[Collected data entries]
════════
### config.mk
export PLATFORM = sky130hd
export DESIGN_NAME = txn_conflict_arbiter
export DESIGN_NICKNAME = d
export VERILOG_FILES = /design/src/rtl/txn_arb_pkg.sv /design/src/rtl/txn_conflict_detect.sv /design/src/rtl/txn_age_compare.sv /design/src/rtl/txn_policy_decide.sv /design/src/rtl/txn_conflict_arbiter.sv
export SDC_FILE = /design/constraint.sdc
export NUM_CORES = 1
export LEC_CHECK = 0
export BUFFER_PORTS_ARGS = -buffer_cell sky130_fd_sc_hd__clkbuf_2
export CAP_MARGIN = 5
export CORE_MARGIN = 2
export CORE_UTILIZATION = 30
export DETAILED_ROUTE_END_ITERATION = 8
export SLEW_MARGIN = 30
export SYNTH_ARGS = -nofsm -noshare
export SYNTH_HDL_FRONTEND = slang
export SYNTH_SLANG_ARGS = --single-unit
### constraint.sdc
create_clock -name clk -period 3.75 [get_ports clk]
set_input_delay 0.9375 -clock clk [delete_from_list [all_inputs] [get_ports clk]]
set_output_delay 0.9375 -clock clk [all_outputs]
set_load 0.005 [all_outputs]
### src/rtl/txn_arb_pkg.sv
package txn_arb_pkg;

  typedef enum logic [1:0] {
    POL_BASE   = 2'd0,
    POL_STAMP  = 2'd1,
    POL_HYBRID = 2'd2,
    POL_CYCLE  = 2'd3
  } policy_e;

  typedef struct packed {
    logic nack;
    logic abort_req;
    logic abort_hold;
    logic trap;
  } verdict_t;

  localparam verdict_t VERDICT_NONE = '{nack: 1'b0, abort_req: 1'b0, abort_hold: 1'b0, trap: 1'b0};

  // Store collides with any set membership; load only with the write set.
  function automatic logic access_collides(input logic is_wr, input logic in_rd, input logic in_wr);
    return in_wr | (is_wr & in_rd);
  endfunction

  // Wrap-safe age test: the requester started earlier when holder - requester
  // is a small positive distance, that is nonzero with a clear top bit.
  function automatic logic stamp_earlier(input logic [63:0] distance, input int unsigned width);
    logic top;
    logic nonzero;
    top     = distance[width-1];
    nonzero = (distance != 64'd0);
    return nonzero & ~top;
  endfunction

endpackage

### src/rtl/txn_conflict_detect.sv
module txn_conflict_detect
  import txn_arb_pkg::*;
(
  input  logic is_wr,
  input  logic in_rd,
  input  logic in_wr,
  output logic collide,
  output logic holder_rd_only
);
  always_comb begin
    collide        = access_collides(is_wr, in_rd, in_wr);
    holder_rd_only = in_rd & ~in_wr;
  end
endmodule

### src/rtl/txn_age_compare.sv
module txn_age_compare
  import txn_arb_pkg::*;
#(
  parameter int TS_W   = 16,
  parameter int CORE_W = 4
) (
  input  logic [TS_W-1:0]   req_ts,
  input  logic [TS_W-1:0]   hold_ts,
  input  logic [CORE_W-1:0] req_core,
  input  logic [CORE_W-1:0] hold_core,
  output logic              ts_tie,
  output logic              req_older
);
  localparam int PAD_W = 64 - TS_W;

  logic [TS_W-1:0] distance;
  logic            stamp_win;
  logic            core_win;

  always_comb begin
    distance  = hold_ts - req_ts;
    ts_tie    = (distance == '0);
    stamp_win = stamp_earlier({{PAD_W{1'b0}}, distance}, TS_W);
    core_win  = (req_core < hold_core);
    req_older = ts_tie ? core_win : stamp_win;
  end
endmodule

### src/rtl/txn_policy_decide.sv
module txn_policy_decide
  import txn_arb_pkg::*;
(
  input  policy_e  policy,
  input  logic     collide,
  input  logic     req_is_txn,
  input  logic     req_older,
  input  logic     holder_rd_only,
  output verdict_t verdict
);
  // A non-transactional requester has no timestamp; it is treated as older.
  logic eff_older;
  logic evict_holder;

  always_comb begin
    eff_older    = ~req_is_txn | req_older;
    evict_holder = eff_older & holder_rd_only;
    verdict      = VERDICT_NONE;
    if (collide) begin
      unique case (policy)
        POL_BASE: begin
          if (req_is_txn) verdict.abort_req = 1'b1;
          else            verdict.nack      = 1'b1;
        end
        POL_STAMP: begin
          if (eff_older)  verdict.nack      = 1'b1;
          else            verdict.abort_req = 1'b1;
        end
        POL_HYBRID: begin
          if (evict_holder)   verdict.abort_hold = 1'b1;
          else if (eff_older) verdict.nack       = 1'b1;
          else                verdict.abort_req  = 1'b1;
        end
        default: verdict.trap = 1'b1;
      endcase
    end
  end
endmodule

### src/rtl/txn_conflict_arbiter.sv
module txn_conflict_arbiter
  import txn_arb_pkg::*;
#(
  parameter int TS_W   = 16,
  parameter int CORE_W = 4
) (
  input  logic              clk,
  input  logic              rst_n,
  input  logic              query_valid,
  input  logic              req_is_write,
  input  logic              req_is_txn,
  input  logic [TS_W-1:0]   req_ts,
  input  logic [CORE_W-1:0] req_core,
  input  logic [TS_W-1:0]   hold_ts,
  input  logic [CORE_W-1:0] hold_core,
  input  logic              hold_in_rd,
  input  logic              hold_in_wr,
  input  logic [1:0]        policy,
  output logic              resp_valid,
  output logic              is_conflict,
  output logic              nack_req,
  output logic              abort_req,
  output logic              abort_hold,
  output logic              trap_sw
);
  // Named internal events
  logic     ev_collide;
  logic     ev_rd_only;
  logic     ev_tie;
  logic     ev_req_older;
  verdict_t ev_verdict;
  verdict_t verdict_q;

  txn_conflict_detect u_detect (
    .is_wr          (req_is_write),
    .in_rd          (hold_in_rd),
    .in_wr          (hold_in_wr),
    .collide        (ev_collide),
    .holder_rd_only (ev_rd_only)
  );

  txn_age_compare #(.TS_W(TS_W), .CORE_W(CORE_W)) u_age (
    .req_ts    (req_ts),
    .hold_ts   (hold_ts),
    .req_core  (req_core),
    .hold_core (hold_core),
    .ts_tie    (ev_tie),
    .req_older (ev_req_older)
  );

  txn_policy_decide u_decide (
    .policy         (policy_e'(policy)),
    .collide        (ev_collide),
    .req_is_txn     (req_is_txn),
    .req_older      (ev_req_older),
    .holder_rd_only (ev_rd_only),
    .verdict        (ev_verdict)
  );

  always_ff @(posedge clk) begin
    if (!rst_n) begin
      resp_valid  <= 1'b0;
      is_conflict <= 1'b0;
      verdict_q   <= VERDICT_NONE;
    end else begin
      resp_valid  <= query_valid;
      is_conflict <= query_valid & ev_collide;
      verdict_q   <= query_valid ? ev_verdict : VERDICT_NONE;
    end
  end

  assign nack_req   = verdict_q.nack;
  assign abort_req  = verdict_q.abort_req;
  assign abort_hold = verdict_q.abort_hold;
  assign trap_sw    = verdict_q.trap;

  // response follows each query by exactly one cycle
  a_r2_resp_latency: assert property (@(posedge clk) disable iff (!rst_n)
    query_valid |=> resp_valid);
  a_r2_no_spurious: assert property (@(posedge clk) disable iff (!rst_n)
    !query_valid |=> !resp_valid);

  // one verdict per conflict, none otherwise
  a_r3_one_verdict: assert property (@(posedge clk) disable iff (!rst_n)
    is_conflict |-> $onehot({nack_req, abort_req, abort_hold, trap_sw}));
  a_r1_quiet_no_conflict: assert property (@(posedge clk) disable iff (!rst_n)
    !is_conflict |-> ({nack_req, abort_req, abort_hold, trap_sw} == 4'b0));

  // a load hitting only the read set is not a conflict
  a_r1_read_share: assert property (@(posedge clk) disable iff (!rst_n)
    (query_valid && !req_is_write && !hold_in_wr) |=> !is_conflict);

  // a trap only comes from the trap policy
  a_r7_trap_policy: assert property (@(posedge clk) disable iff (!rst_n)
    trap_sw |-> $past(policy) == 2'd3);

  // a non-transactional requester is never aborted
  a_r9_nontxn_safe: assert property (@(posedge clk) disable iff (!rst_n)
    (query_valid && !req_is_txn) |=> !abort_req);

  // base policy never aborts or nacks in favour of a transactional requester
  a_r4_base_loses: assert property (@(posedge clk) disable iff (!rst_n)
    (query_valid && req_is_txn && policy == 2'd0 && ev_collide) |=> abort_req);
endmodule

==> results.ini <==
[run_status]
status = complete, no violations

[placed_design]
hpwl_um = 2390
place_inst = 259
placed_area_um2 = 1480
port_buffers = 54
place.gp.congestion = 0.827

[setup_path]
crit_type = in -> reg
end_kind = flop
critPathMaxFanout = 7
worstSetupStartpointType = input port
required_ps = 3910
cp.arrival_ps = 3220

[synthesis]
synth_warnings = 0
async_flop_share = 0
synth.distinct_cells = 44
syn_area_um2 = 1170
synth_top_area_frac = 0.193
synth-edff-count = 0
synthTopCellsByArea = ha_1, dfxtp_1, inv_1, a21oi_1, nor2b_1
yosysSeqAreaShare = 0.103
synth_top_area_cell = ha_1
syn_avg_cell_area_um2 = 7.26
syn_inst = 161
ys_ff_latch = 6
ys_top_cells_by_count = inv_1, ha_1, a21oi_1, nand2_1
synthFlopType = dfxtp_1
synth_most_common_cell = inv_1
synth_nets = 228

[clock_network]
holdBufCountCts = 0
cts_root_buffer = clkbuf_8
post-cts-setup-buffers = 0
clockBufferDepth = 2
numClockSinks = 6
clkTransAtPathRegs_ps = 30
cts_tree = built
ctsResizeCount = 0
numCtsBuffers = 3
htree_num_levels = 1

[sta]
setup_viol = 0
slew_headroom = 0.619
period_share = 0.816
clock.fmax_mhz = 327
slew_viol_final = 0
finalSetupTns_ps = 0
min_period_ps = 3060
hold_viol = 0
rsz0062_at_grt = no
tightest_slew_ps = 557

[global_routing]
grtUsageTotal = 0.129
grt_pass1_wl_um = 4550
antenna_found_initial = 0
grt_pass1_vias = 1139
grt_max_degree = 12
grt_overflow = 0

[routing]
drt-initial-drc-count = 48
vias = 1322
drc_errors = 0
viasPerCell = 5.05
drt-total-wl_um = 2780
postRouteAntennaNets = 0
drtPass1Iterations = 4
routedWlPerCell_um = 10.6

[layout]
n_antenna_cell = 0
nFillCells = 420
final_layout_size_suffix_gt1_frac = 0.280
layout.nets = 283
stdcell_count = 262
syn2layout_area_growth_pct = 29.9
design_area_um2 = 1520

[die]
pin_count = 55
die_h_um = 66.4
start_util = 0.314
core.rowCount = 22
core_um2 = 3720
die_area_um2 = 4410
die_x_um = 66.4

[power_and_ir_drop]
vdd_drop_max_uv = 60.2
power_density_nw_per_um2 = 226
p_leak_nw = 0.811

[worst_hold_path]
worst_hold_path_type = in -> reg

[flow_run]
cap_viol_max_count = 0

==> report_power, final <==
| group | switching, mW | internal, mW |
|---|---|---|
| Sequential | 0.000480 | 0.0665 |
| Clock | 0.0249 | 0.0687 |
| Combinational | 0.0953 | 0.0871 |
==> final cells by class <==
type	instances	area, um2	area share
Multi-Input combinational cell	131	951	0.627
Timing Repair Buffer	54	270	0.178
Sequential cell	6	120	0.0791
Inverter	20	75.1	0.0495
Tap cell	48	60.1	0.0396
Clock buffer	3	41.3	0.0272
==> worst max-delay path: stages <==
cell	delay (ps)
clkbuf_2	70
inv_1	30
ha_1	340
a21o_1	250
a211o_1	330
a221o_1	330
or3_1	340
a22oi_1	160
nand4_1	150
nand3_1	130
and3_1	150
==> cell usage in the layout (no fill, tap or decap), types with 2 or more instances in the layout <==
master / netlist / final
o21a_1: 2 / 2
xnor2_1: 4 / 4
a2111oi_0: 2 / 2
inv_1: 20 / 20
clkbuf_8: 0 / 3
nor2b_1: 8 / 8
nand3_1: 8 / 8
a21oi_1: 10 / 10
nand2_1: 9 / 9
o21bai_1: 2 / 2
ha_1: 18 / 18
dfxtp_1: 6 / 6
clkbuf_2: 0 / 54
nor3_1: 7 / 7
or3_1: 3 / 3
a211oi_2: 2 / 2
o211ai_1: 2 / 2
a31oi_1: 2 / 2
and3_1: 5 / 5
nand4b_1: 2 / 2
o21ai_0: 6 / 6
nor2_1: 6 / 6
nand4_1: 3 / 3
or4_1: 2 / 2
a21o_1: 5 / 5
a211o_1: 4 / 4
nor3b_1: 2 / 2
==> path summary, 6_finish.rpt <==
check	from	to	depth (start not counted)
max	req_ts[7]	abort_req$_SDFF_PN0_	11
min	req_is_txn	abort_hold$_SDFF_PN0_	2
==> cell families (layout without fill, tap and decap cells) <==
| logic type | count (synthesis) | after routing | share of synthesized area |
|---|---|---|---|
| compound gates | 48 | 48 | 0.298 |
| fa+ha+maj | 18 | 18 | 0.193 |
| buf+inv | 24 | 77 | 0.0835 |
| flops | 6 | 6 | 0.103 |
| simple gates | 60 | 60 | 0.286 |
| xor+xnor | 5 | 5 | 0.0375 |
==> sequential cells by signal, indices dropped and copies added, names as in the netlist <==
register	flops
nack_req	1
abort_hold	1
trap_sw	1
is_conflict	1
abort_req	1
resp_valid	1
==> per-layer routing <==
layer / part of all wire / GRT usage / vias to the layer above
met5: 0 / 0 / -
met4: 0.0029 / 0.0459 / 0
met3: 0.068 / 0.0170 / 2
met2: 0.44 / 0.213 / 44
met1: 0.49 / 0.170 / 569
li1: - / - / 707
==> through the flow <==
step | util | power, mW | hold slack [ps] | worst slack (ps)
after floorplan | - | 0.199 | 1030 | 622
after global placement | 0.397 | 0.250 | 1150 | 514
after detailed placement | 0.397 | 0.250 | 1150 | 466
after CTS | 0.408 | 0.346 | 921 | 677
after global routing | 0.408 | 0.373 | 934 | 511
final | 0.408 | 0.343 | 928 | 690
Note: power is estimated with default switching activity, not from simulation.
════════
> [Task details] Every line above that holds the word "default" needs to be copied.

> [Response for this exercise]
        default: verdict.trap = 1'b1;
Note: power is estimated with default switching activity, not from simulation.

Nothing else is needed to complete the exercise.